How to become an Oceanographer

If you are captivated by the mysteries of the ocean, then you might find a place as an oceanographer. Growing up in Southern California next to the ocean provided me and my classmates with opportunities to take field trips aboard oceanographic research ships and do experiments alongside scientists who studied the oceans and the plants and animals it contained. We took core samples from the floor of the ocean and investigated the contents of the layers of the sea floor. We measured the turbidity of the water and ran chemical tests on the water at different locations. I dreamed of being an oceanographer during those sunny days on the Pacific Ocean.

The path to becoming an oceanographer is not an easy one, but then worthwhile goals are never easy. It is important to get the right academic and extra-curricular activities experiences to help you when you apply to graduate school programs.

Middle school/High school

People will tell you that science and math are important. Listen to them. Take classes in oceanography if your school offers them, but get all the math classes you can as well. Don’t just skate through them, but work to understand the principles. The formulas you learn in Calculus and Statistics will be useful as an Oceanographer. Even though you can’t imagine that they will ever be interesting or useful, stick with it. When you are working in a research lab, you will be glad you learned them early.

Oceanography is an inter-disciplinary science. While oceanographers don’t have to be experts in chemistry, biology, and physics, it helps their position to have a good groundwork of knowledge in those areas.

Do your best because someone eventually will be looking at your Grade Point Average and test scores. Don’t let that make you avoid the harder classes. The scores are only one part of the application. Also important is seeing that you took some of the more challenging science classes.

The actual hands-on process of science is much different than learning in a classroom. In addition to school work, look for opportunities to work in research. Get a summer job in a lab, volunteer to assist a professor, or sign up for a summer field study program. Experience in a related field is going to be much more valuable than working at a fast-food joint.

Letters of recommendation will be important as you apply to the Oceanography programs. Your summer work and study programs will put you in touch with the people who can write you a letter of recommendation later. Keep in touch with them after your courses are completed.


Select a college that offers degree programs in marine biology, marine science, or oceanography. At some point, you will select an area of focus in your degree program in one of the four main areas of oceanography-physical, biological, chemical, or geological. Focus your research and studies in the area that interests you.

Schools located near an ocean coast will provide more opportunities for research labs and oceanographic institutes than inland schools with access only to theoretical knowledge.

Writing and public speaking skills are very important to anyone in graduate studies. Good grades in composition and rhetoric are vital, according to one professor of oceanography. Find a subject you enjoy, whether it is science, English, or philosophy and learn to write well in it.

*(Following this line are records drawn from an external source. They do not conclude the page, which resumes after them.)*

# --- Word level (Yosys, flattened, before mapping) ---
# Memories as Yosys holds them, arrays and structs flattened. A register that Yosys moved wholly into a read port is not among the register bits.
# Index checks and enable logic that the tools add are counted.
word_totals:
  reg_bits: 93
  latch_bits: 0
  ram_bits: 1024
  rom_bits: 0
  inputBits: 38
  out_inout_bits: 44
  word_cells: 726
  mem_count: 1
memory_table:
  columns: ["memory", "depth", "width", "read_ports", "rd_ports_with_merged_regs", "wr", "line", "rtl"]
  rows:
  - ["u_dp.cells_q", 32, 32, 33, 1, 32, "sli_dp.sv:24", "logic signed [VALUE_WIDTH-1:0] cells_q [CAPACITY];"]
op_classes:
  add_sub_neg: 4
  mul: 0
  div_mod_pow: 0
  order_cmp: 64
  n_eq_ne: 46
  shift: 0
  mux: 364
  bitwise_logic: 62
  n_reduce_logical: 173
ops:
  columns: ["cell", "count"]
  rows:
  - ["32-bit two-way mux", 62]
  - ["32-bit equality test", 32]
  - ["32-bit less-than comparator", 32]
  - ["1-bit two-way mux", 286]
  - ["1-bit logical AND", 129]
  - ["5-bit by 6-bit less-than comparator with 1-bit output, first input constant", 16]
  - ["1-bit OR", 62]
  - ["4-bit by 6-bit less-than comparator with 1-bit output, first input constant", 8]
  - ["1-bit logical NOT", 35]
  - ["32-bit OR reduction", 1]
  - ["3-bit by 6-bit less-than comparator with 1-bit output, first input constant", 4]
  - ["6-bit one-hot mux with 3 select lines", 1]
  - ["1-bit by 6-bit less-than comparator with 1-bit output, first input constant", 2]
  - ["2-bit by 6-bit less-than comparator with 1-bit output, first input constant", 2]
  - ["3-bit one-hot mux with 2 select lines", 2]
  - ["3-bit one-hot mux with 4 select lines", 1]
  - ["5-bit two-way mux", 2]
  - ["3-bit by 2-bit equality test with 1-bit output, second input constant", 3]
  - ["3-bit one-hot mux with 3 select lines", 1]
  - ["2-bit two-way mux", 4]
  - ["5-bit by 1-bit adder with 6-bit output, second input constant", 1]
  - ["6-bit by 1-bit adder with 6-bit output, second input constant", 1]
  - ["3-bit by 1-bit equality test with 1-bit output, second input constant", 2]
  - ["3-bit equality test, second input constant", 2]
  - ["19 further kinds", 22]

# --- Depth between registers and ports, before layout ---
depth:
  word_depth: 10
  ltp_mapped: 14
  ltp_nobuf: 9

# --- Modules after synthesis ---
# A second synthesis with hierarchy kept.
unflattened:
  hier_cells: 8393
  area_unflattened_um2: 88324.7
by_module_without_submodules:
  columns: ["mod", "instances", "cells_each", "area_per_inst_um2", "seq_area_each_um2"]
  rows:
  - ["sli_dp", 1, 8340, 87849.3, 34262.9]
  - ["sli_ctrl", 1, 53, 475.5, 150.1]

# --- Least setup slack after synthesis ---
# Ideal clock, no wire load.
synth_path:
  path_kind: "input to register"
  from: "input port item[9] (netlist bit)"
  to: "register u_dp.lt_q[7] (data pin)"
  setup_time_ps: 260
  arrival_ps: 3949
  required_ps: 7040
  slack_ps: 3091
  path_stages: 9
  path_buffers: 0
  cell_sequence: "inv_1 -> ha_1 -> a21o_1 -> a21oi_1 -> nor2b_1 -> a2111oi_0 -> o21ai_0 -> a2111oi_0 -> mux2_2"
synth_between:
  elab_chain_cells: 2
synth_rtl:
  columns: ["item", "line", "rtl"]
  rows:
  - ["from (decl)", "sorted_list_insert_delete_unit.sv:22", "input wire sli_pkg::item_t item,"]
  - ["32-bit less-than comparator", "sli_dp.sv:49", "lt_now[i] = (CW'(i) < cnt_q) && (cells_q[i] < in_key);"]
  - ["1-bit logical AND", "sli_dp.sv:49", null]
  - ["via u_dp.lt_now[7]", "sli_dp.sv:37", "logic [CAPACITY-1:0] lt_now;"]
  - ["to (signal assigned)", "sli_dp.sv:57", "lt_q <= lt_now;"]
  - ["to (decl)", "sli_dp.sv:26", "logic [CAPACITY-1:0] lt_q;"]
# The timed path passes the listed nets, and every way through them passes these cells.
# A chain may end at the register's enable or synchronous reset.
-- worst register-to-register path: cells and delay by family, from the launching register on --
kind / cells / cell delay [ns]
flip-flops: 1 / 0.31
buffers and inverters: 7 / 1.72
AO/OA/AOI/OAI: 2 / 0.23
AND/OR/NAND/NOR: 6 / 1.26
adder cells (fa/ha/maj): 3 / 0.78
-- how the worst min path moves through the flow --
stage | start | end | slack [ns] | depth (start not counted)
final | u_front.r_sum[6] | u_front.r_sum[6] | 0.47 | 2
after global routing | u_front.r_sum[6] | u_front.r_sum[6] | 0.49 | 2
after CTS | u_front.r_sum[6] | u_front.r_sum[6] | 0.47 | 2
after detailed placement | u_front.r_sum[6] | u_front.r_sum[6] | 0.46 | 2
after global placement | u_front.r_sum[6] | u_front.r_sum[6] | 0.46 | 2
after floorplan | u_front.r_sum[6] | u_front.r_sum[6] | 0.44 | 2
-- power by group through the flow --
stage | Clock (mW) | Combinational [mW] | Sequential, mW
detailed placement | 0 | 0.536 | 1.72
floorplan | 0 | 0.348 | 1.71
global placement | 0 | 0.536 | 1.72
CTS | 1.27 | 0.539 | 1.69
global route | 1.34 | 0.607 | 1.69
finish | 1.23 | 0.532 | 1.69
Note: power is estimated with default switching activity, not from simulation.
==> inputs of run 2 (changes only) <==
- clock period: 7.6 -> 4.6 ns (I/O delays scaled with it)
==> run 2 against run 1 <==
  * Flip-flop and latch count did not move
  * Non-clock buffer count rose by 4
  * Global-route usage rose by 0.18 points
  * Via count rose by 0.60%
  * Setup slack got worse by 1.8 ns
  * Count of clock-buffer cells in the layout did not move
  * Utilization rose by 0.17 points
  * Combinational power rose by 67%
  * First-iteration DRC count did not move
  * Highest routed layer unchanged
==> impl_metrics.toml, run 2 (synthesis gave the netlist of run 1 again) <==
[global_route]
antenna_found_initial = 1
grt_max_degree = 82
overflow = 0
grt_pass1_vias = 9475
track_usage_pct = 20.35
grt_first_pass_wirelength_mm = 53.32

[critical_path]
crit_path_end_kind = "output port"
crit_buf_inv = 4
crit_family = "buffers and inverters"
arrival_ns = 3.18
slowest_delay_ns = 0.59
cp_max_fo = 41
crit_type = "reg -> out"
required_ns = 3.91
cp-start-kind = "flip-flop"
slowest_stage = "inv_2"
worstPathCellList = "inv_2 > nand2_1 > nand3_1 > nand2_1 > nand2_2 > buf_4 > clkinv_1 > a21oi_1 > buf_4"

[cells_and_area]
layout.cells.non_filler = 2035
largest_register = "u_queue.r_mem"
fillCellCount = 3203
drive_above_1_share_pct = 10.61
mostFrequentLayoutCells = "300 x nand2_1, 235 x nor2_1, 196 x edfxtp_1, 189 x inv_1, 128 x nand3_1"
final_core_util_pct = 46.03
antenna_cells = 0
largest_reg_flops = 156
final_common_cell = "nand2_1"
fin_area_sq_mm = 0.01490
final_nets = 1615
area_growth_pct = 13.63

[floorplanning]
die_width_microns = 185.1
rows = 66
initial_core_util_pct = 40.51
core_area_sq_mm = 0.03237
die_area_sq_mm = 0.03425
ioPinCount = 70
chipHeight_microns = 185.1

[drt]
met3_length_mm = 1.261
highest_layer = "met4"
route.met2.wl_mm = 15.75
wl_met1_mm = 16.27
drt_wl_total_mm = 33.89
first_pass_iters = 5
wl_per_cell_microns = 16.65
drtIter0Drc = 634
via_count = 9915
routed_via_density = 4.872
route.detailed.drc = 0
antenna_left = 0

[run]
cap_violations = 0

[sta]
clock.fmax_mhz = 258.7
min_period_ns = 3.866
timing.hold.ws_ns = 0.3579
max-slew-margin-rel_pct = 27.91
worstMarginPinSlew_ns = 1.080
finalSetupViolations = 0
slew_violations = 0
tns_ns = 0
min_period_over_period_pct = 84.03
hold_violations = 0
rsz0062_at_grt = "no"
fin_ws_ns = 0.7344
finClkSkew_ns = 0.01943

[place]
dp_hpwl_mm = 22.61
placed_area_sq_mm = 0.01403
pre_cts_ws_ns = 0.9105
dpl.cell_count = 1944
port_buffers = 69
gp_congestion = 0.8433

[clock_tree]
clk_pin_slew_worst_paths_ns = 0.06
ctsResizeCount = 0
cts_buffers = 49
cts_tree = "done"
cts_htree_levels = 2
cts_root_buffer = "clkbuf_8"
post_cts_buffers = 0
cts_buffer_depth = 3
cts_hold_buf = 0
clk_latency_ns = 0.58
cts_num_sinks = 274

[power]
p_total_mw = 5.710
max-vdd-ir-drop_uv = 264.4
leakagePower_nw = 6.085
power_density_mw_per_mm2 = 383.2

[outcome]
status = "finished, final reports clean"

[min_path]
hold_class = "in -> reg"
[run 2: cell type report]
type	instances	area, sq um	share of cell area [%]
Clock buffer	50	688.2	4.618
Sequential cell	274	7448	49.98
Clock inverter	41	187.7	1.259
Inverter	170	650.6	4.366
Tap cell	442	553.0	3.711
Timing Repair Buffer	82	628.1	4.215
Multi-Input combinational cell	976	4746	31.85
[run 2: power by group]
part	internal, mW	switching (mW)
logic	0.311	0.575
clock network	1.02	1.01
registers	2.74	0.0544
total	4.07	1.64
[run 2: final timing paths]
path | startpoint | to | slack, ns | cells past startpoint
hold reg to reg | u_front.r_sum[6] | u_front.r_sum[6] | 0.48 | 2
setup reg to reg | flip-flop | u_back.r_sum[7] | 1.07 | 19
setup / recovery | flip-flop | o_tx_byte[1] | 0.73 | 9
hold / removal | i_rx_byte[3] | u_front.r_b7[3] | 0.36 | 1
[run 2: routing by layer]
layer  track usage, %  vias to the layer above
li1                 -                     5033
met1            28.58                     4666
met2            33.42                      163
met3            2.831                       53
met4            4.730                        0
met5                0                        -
### src/hw/rtl/tccs_pkg.sv
// Package for the text console cursor/scroll core: geometry, codes, types
// and the ring-address helper. No dependencies.
package tccs_pkg;

    // Screen geometry and tab width
    localparam int COLUMNS    = 80;
    localparam int ROWS       = 25;
    localparam int TAB_SPACES = 4;

    localparam int CELLS  = ROWS * COLUMNS;
    localparam int COL_W  = $clog2(COLUMNS);
    localparam int ROW_W  = $clog2(ROWS);
    localparam int ADDR_W = $clog2(CELLS);
    localparam int TAB_W  = $clog2(TAB_SPACES + 1);

    // Field widths on the stream ports
    localparam int REQ_TYPE_W      = 2;
    localparam int CHAR_CODE_W     = 8;
    localparam int COLOR_W         = 8;
    localparam int CELL_COLUMN_W   = 7;
    localparam int CELL_ROW_W      = 5;
    localparam int CURSOR_COLUMN_W = 7;
    localparam int CURSOR_ROW_W    = 5;
    localparam int CELL_DATA_W     = 16;
    localparam int IN_TDATA_W      = 32;
    localparam int OUT_TDATA_W     = 32;

    // Character codes
    localparam logic [CHAR_CODE_W-1:0] CH_NULL    = 8'h00;
    localparam logic [CHAR_CODE_W-1:0] CH_TAB     = 8'h09;
    localparam logic [CHAR_CODE_W-1:0] CH_NEWLINE = 8'h0A;
    localparam logic [CHAR_CODE_W-1:0] CH_SPACE   = 8'h20;

    typedef enum logic [REQ_TYPE_W-1:0] {
        REQ_PUT   = 2'd0,
        REQ_CLEAR = 2'd1,
        REQ_READ  = 2'd2,
        REQ_RSVD  = 2'd3
    } req_t;

    typedef enum logic [1:0] {
        KIND_NOP,
        KIND_PUT,
        KIND_CLEAR,
        KIND_READ
    } kind_t;

    typedef enum logic [3:0] {
        S_INIT,
        S_IDLE,
        S_PUT_ADDR,
        S_PUT_WRITE,
        S_SCROLL,
        S_CLEAR,
        S_READ_ADDR,
        S_READ_MEM,
        S_DONE
    } state_t;

    typedef struct packed {
        logic accept;
        logic sweep_start;
        logic sweep_write;
        logic put_addr;
        logic put_write;
        logic scroll_write;
        logic read_addr;
        logic read_mem;
        logic load_out;
    } cmd_t;

    typedef struct packed {
        kind_t kind;
        logic  put_scroll;
        logic  tab_left;
        logic  sweep_last;
        logic  scroll_last;
    } stat_t;

    // Physical cell address of a logical row/column under the ring offset
    function automatic logic [ADDR_W-1:0] phys_addr(
        input logic [ROW_W-1:0] top,
        input logic [ROW_W-1:0] row,
        input logic [COL_W-1:0] col
    );
        logic [ROW_W:0] sum;
        sum = {1'b0, top} + {1'b0, row};
        if (sum >= (ROW_W+1)'(ROWS))
            sum = sum - (ROW_W+1)'(ROWS);
        return ADDR_W'(ADDR_W'(sum[ROW_W-1:0]) * ADDR_W'(COLUMNS)) + ADDR_W'(col);
    endfunction

endpackage
## src/design/twl_pkg.sv

```systemverilog
package twl_pkg;

    // list geometry
    localparam int LIST_DEPTH = 16;
    localparam int CNT_W      = $clog2(LIST_DEPTH + 1);
    localparam int TASK_W     = 8;
    localparam int WAIT_W     = 16;

    // request kinds carried on s_tuser
    typedef enum logic [1:0] {
        KIND_ADD  = 2'd0,
        KIND_POP  = 2'd1,
        KIND_TICK = 2'd2,
        KIND_NONE = 2'd3
    } kind_t;

    // result codes carried on m_tuser
    typedef enum logic [2:0] {
        EV_ADDED    = 3'd0,
        EV_FULL     = 3'd1,
        EV_POPPED   = 3'd2,
        EV_EMPTY    = 3'd3,
        EV_TIMEOUT  = 3'd4,
        EV_TICKDONE = 3'd5
    } ev_t;

    // operation applied to every cell of the row together
    typedef enum logic [1:0] {
        OP_HOLD   = 2'd0,
        OP_PUSH   = 2'd1,
        OP_APPEND = 2'd2,
        OP_ROTATE = 2'd3
    } cell_op_t;

    typedef enum logic {
        ST_IDLE = 1'b0,
        ST_TICK = 1'b1
    } state_t;

    // one list entry as held by a cell
    typedef struct packed {
        logic              valid;
        logic              untimed;
        logic [WAIT_W-1:0] wait_cnt;
        logic [TASK_W-1:0] task_id;
    } twl_entry_t;

    // controller to cell row
    typedef struct packed {
        cell_op_t   op;
        logic       keep;
        twl_entry_t fb;
    } cell_ctrl_t;

    // cell row to controller
    typedef struct packed {
        twl_entry_t head;
        logic       full;
        logic       empty;
    } row_stat_t;

endpackage

```

## src/design/twl_cell.sv

```systemverilog
module twl_cell
    import twl_pkg::*;
(
    input  logic       aclk,
    input  logic       aresetn,
    input  cell_ctrl_t ctrl,
    input  twl_entry_t left_in,
    input  twl_entry_t right_in,
    output twl_entry_t entry_out
);

    twl_entry_t entry_reg;
    twl_entry_t entry_next;

    // next entry for the row-wide operation
    always_comb begin
        entry_next = entry_reg;
        unique case (ctrl.op)
            OP_HOLD: begin
                entry_next = entry_reg;
            end
            OP_PUSH: begin
                entry_next = left_in;
            end
            OP_APPEND: begin
                // first empty slot takes the new entry
                if (!entry_reg.valid && left_in.valid) begin
                    entry_next = ctrl.fb;
                end
            end
            OP_ROTATE: begin
                if (right_in.valid) begin
                    entry_next = right_in;
                end else if (entry_reg.valid) begin
                    // tail cell: takes the recycled head or empties
                    if (ctrl.keep) begin
                        entry_next = ctrl.fb;
                    end else begin
                        entry_next.valid = 1'b0;
                    end
                end
            end
            default: begin
                entry_next = entry_reg;
            end
        endcase
    end

    // valid bit is control state and is reset, payload is not
    always_ff @(posedge aclk) begin
        if (!aresetn) begin
            entry_reg.valid <= 1'b0;
        end else begin
            entry_reg.valid <= entry_next.valid;
        end
        entry_reg.untimed  <= entry_next.untimed;
        entry_reg.wait_cnt <= entry_next.wait_cnt;
        entry_reg.task_id  <= entry_next.task_id;
    end

    assign entry_out = entry_reg;

endmodule

```

## src/design/twl_ctrl.sv

```systemverilog
module twl_ctrl
    import twl_pkg::*;
(
    input  logic                aclk,
    input  logic                aresetn,
    input  logic                s_tvalid,
    output logic                s_tready,
    input  logic [1:0]          s_tuser,
    input  logic [TASK_W-1:0]   in_task,
    input  logic [WAIT_W-1:0]   in_wait,
    output logic                m_tvalid,
    input  logic                m_tready,
    output logic [2:0]          m_tuser,
    output logic [TASK_W-1:0]   out_task,
    output logic                m_tlast,
    input  row_stat_t           stat,
    output cell_ctrl_t          ctrl
);

    state_t            state_reg, state_next;
    logic [CNT_W-1:0]  count_reg, count_next;
    logic [CNT_W-1:0]  rem_reg, rem_next;
    logic              in_run_reg, in_run_next;
    logic              m_valid_reg, m_valid_next;
    ev_t               ev_reg, ev_next;
    logic [TASK_W-1:0] task_reg, task_next;
    logic              last_reg, last_next;

    logic              out_free;
    logic              accept;
    kind_t             kind;
    logic              run_now;
    logic [WAIT_W-1:0] dec_wait;
    logic              drop;
    logic              step_go;
    logic              done_go;
    logic              load;

    assign out_free = !m_valid_reg || m_tready;
    assign s_tready = (state_reg == ST_IDLE) && out_free;
    assign accept   = s_tvalid && s_tready;
    assign kind     = kind_t'(s_tuser);

    // head of the list during a tick walk
    assign run_now  = in_run_reg && !stat.head.untimed;
    assign dec_wait = stat.head.wait_cnt - WAIT_W'(1);
    assign drop     = run_now && (dec_wait == '0);
    assign step_go  = (state_reg == ST_TICK) && (rem_reg != '0) && (!drop || out_free);
    assign done_go  = (state_reg == ST_TICK) && (rem_reg == '0) && out_free;

    // next state
    always_comb begin
        state_next = state_reg;
        unique case (state_reg)
            ST_IDLE: begin
                if (accept && kind == KIND_TICK) begin
                    state_next = ST_TICK;
                end
            end
            ST_TICK: begin
                if (done_go) begin
                    state_next = ST_IDLE;
                end
            end
            default: begin
                state_next = ST_IDLE;
            end
        endcase
    end

    // outputs: row control, counters and result register
    always_comb begin
        ctrl        = '{op: OP_HOLD, keep: 1'b0, fb: '0};
        count_next  = count_reg;
        rem_next    = rem_reg;
        in_run_next = in_run_reg;
        load        = 1'b0;
        ev_next     = ev_reg;
        task_next   = task_reg;
        last_next   = last_reg;

        unique case (state_reg)
            ST_IDLE: begin
                // new entry from the request, also fed to cell 0
                ctrl.fb.valid    = 1'b1;
                ctrl.fb.untimed  = (in_wait == '0);
                ctrl.fb.wait_cnt = in_wait;
                ctrl.fb.task_id  = in_task;
                if (accept) begin
                    unique case (kind)
                        KIND_ADD: begin
                            load      = 1'b1;
                            task_next = '0;
                            last_next = 1'b1;
                            if (stat.full) begin
                                ev_next = EV_FULL;
                            end else begin
                                ev_next    = EV_ADDED;
                                count_next = count_reg + CNT_W'(1);
                                ctrl.op    = (in_wait == '0) ? OP_APPEND : OP_PUSH;
                            end
                        end
                        KIND_POP: begin
                            load      = 1'b1;
                            last_next = 1'b1;
                            if (stat.empty) begin
                                ev_next   = EV_EMPTY;
                                task_next = '0;
                            end else begin
                                ev_next    = EV_POPPED;
                                task_next  = stat.head.task_id;
                                count_next = count_reg - CNT_W'(1);
                                ctrl.op    = OP_ROTATE;
                                ctrl.keep  = 1'b0;
                            end
                        end
                        KIND_TICK: begin
                            rem_next    = count_reg;
                            in_run_next = 1'b1;
                        end
                        default: begin
                            load = 1'b0;
                        end
                    endcase
                end
            end
            ST_TICK: begin
                // recycled head goes to the tail, decremented while in the run
                ctrl.fb          = stat.head;
                ctrl.fb.wait_cnt = run_now ? dec_wait : stat.head.wait_cnt;
                if (step_go) begin
                    ctrl.op     = OP_ROTATE;
                    ctrl.keep   = !drop;
                    rem_next    = rem_reg - CNT_W'(1);
                    in_run_next = run_now;
                    if (drop) begin
                        count_next = count_reg - CNT_W'(1);
                        load       = 1'b1;
                        ev_next    = EV_TIMEOUT;
                        task_next  = stat.head.task_id;
                        last_next  = 1'b0;
                    end
                end else if (done_go) begin
                    load      = 1'b1;
                    ev_next   = EV_TICKDONE;
                    task_next = '0;
                    last_next = 1'b1;
                end
            end
            default: begin
                ctrl.op = OP_HOLD;
            end
        endcase

        if (load) begin
            m_valid_next = 1'b1;
        end else if (m_tready) begin
            m_valid_next = 1'b0;
        end else begin
            m_valid_next = m_valid_reg;
        end
    end

    // control registers
    always_ff @(posedge aclk) begin
        if (!aresetn) begin
            state_reg   <= ST_IDLE;
            count_reg   <= '0;
            rem_reg     <= '0;
            in_run_reg  <= 1'b0;
            m_valid_reg <= 1'b0;
        end else begin
            state_reg   <= state_next;
            count_reg   <= count_next;
            rem_reg     <= rem_next;
            in_run_reg  <= in_run_next;
            m_valid_reg <= m_valid_next;
        end
    end

    // result payload
    always_ff @(posedge aclk) begin
        ev_reg   <= ev_next;
        task_reg <= task_next;
        last_reg <= last_next;
    end

    assign m_tvalid = m_valid_reg;
    assign m_tuser  = ev_reg;
    assign out_task = task_reg;
    assign m_tlast  = last_reg;

    // count must agree with the valid bits of the row
    a_full_match: assert property (@(posedge aclk) disable iff (!aresetn)
        stat.full == (count_reg == CNT_W'(LIST_DEPTH)))
        else $error("count and full flag disagree");

    a_empty_match: assert property (@(posedge aclk) disable iff (!aresetn)
        stat.empty == (count_reg == '0))
        else $error("count and empty flag disagree");

    // entries still to visit never exceed entries held
    a_rem_bound: assert property (@(posedge aclk) disable iff (!aresetn)
        (state_reg == ST_TICK) |-> (rem_reg <= count_reg))
        else $error("tick walk overruns the list");

    // a timeout result is never the closing one
    a_timeout_not_last: assert property (@(posedge aclk) disable iff (!aresetn)
        (m_valid_reg && ev_reg == EV_TIMEOUT) |-> !last_reg)
        else $error("timeout result flagged last");

endmodule

```

## src/design/timed_wait_list.sv

```systemverilog
// Timed wait list: up to 16 blocked task ids, each with a remaining wait.
// Requests arrive on the s_ channel: s_tuser is the kind (add, pop, tick;
// the fourth code is taken and ignored), s_tdata carries task id and wait.
// Results leave on the m_ channel: m_tuser is the result code, m_tdata the
// task id, m_tlast marks the final result of a request.
// Add and pop give one result, held in the output register from the cycle
// after the request is taken; the next request may be taken in that cycle.
// A tick walks the row of cells one entry per cycle by rotating the list
// through cell 0, while no held result blocks a release, then closes with
// a tick-done result once every entry held has been visited; no request is
// taken meanwhile.
// The single output register lets a request be taken in the cycle the last
// result is taken; while m_tready is low a pending result holds, s_tready
// drops and a tick walk pauses at the next entry that is to be released.
// Reset (aresetn low, synchronous) empties the list and the output register.
module timed_wait_list
    import twl_pkg::*;
(
    input  logic        aclk,
    input  logic        aresetn,
    input  logic        s_tvalid,
    output logic        s_tready,
    input  logic [1:0]  s_tuser,   // [1:0] kind
    input  logic [23:0] s_tdata,   // [7:0] task_id, [23:8] wait_time
    output logic        m_tvalid,
    input  logic        m_tready,
    output logic [2:0]  m_tuser,   // [2:0] event_res
    output logic [7:0]  m_tdata,   // [7:0] out_task
    output logic        m_tlast
);

    cell_ctrl_t ctrl;
    row_stat_t  stat;
    twl_entry_t entry_q [LIST_DEPTH];

    twl_ctrl u_ctrl (
        .aclk     (aclk),
        .aresetn  (aresetn),
        .s_tvalid (s_tvalid),
        .s_tready (s_tready),
        .s_tuser  (s_tuser),
        .in_task  (s_tdata[TASK_W-1:0]),
        .in_wait  (s_tdata[TASK_W+WAIT_W-1:TASK_W]),
        .m_tvalid (m_tvalid),
        .m_tready (m_tready),
        .m_tuser  (m_tuser),
        .out_task (m_tdata),
        .m_tlast  (m_tlast),
        .stat     (stat),
        .ctrl     (ctrl)
    );

    // row of cells, cell 0 is the list head
    for (genvar i = 0; i < LIST_DEPTH; i++) begin : g_cell
        twl_entry_t left_in;
        twl_entry_t right_in;

        if (i == 0) begin : g_first
            assign left_in = ctrl.fb;
        end else begin : g_mid_l
            assign left_in = entry_q[i-1];
        end

        if (i == LIST_DEPTH - 1) begin : g_last
            assign right_in = '0;
        end else begin : g_mid_r
            assign right_in = entry_q[i+1];
        end

        twl_cell u_cell (
            .aclk      (aclk),
            .aresetn   (aresetn),
            .ctrl      (ctrl),
            .left_in   (left_in),
            .right_in  (right_in),
            .entry_out (entry_q[i])
        );
    end

    // status seen by the controller
    assign stat.head  = entry_q[0];
    assign stat.full  = entry_q[LIST_DEPTH-1].valid;
    assign stat.empty = !entry_q[0].valid;

endmodule

```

Computer, mechanical and electronics experience is also helpful. Oceanographers work with complex equipment and machinery in their explorations. Being adept at handling the equipment can mean the difference between sending sampling equipment to the sea floor and obtaining a soil sample successfully, or sending sampling equipment to the sea floor permanently.

Graduate School

Once you earn your Bachelor’s degree, plan on enrolling in graduate school. While there are a few jobs available to those with Bachelor degrees the majority of research is done by graduate and doctoral level oceanographers.

Continue maintaining relationships with oceanographers through summer study and research programs. Take every opportunity to make yourself known in the field.

My life path did not lead to me being an oceanographer, so I did the next best thing. I became a SCUBA dive master. If you love the ocean, you’ll find a way to make it part of your life. Good luck on your adventure!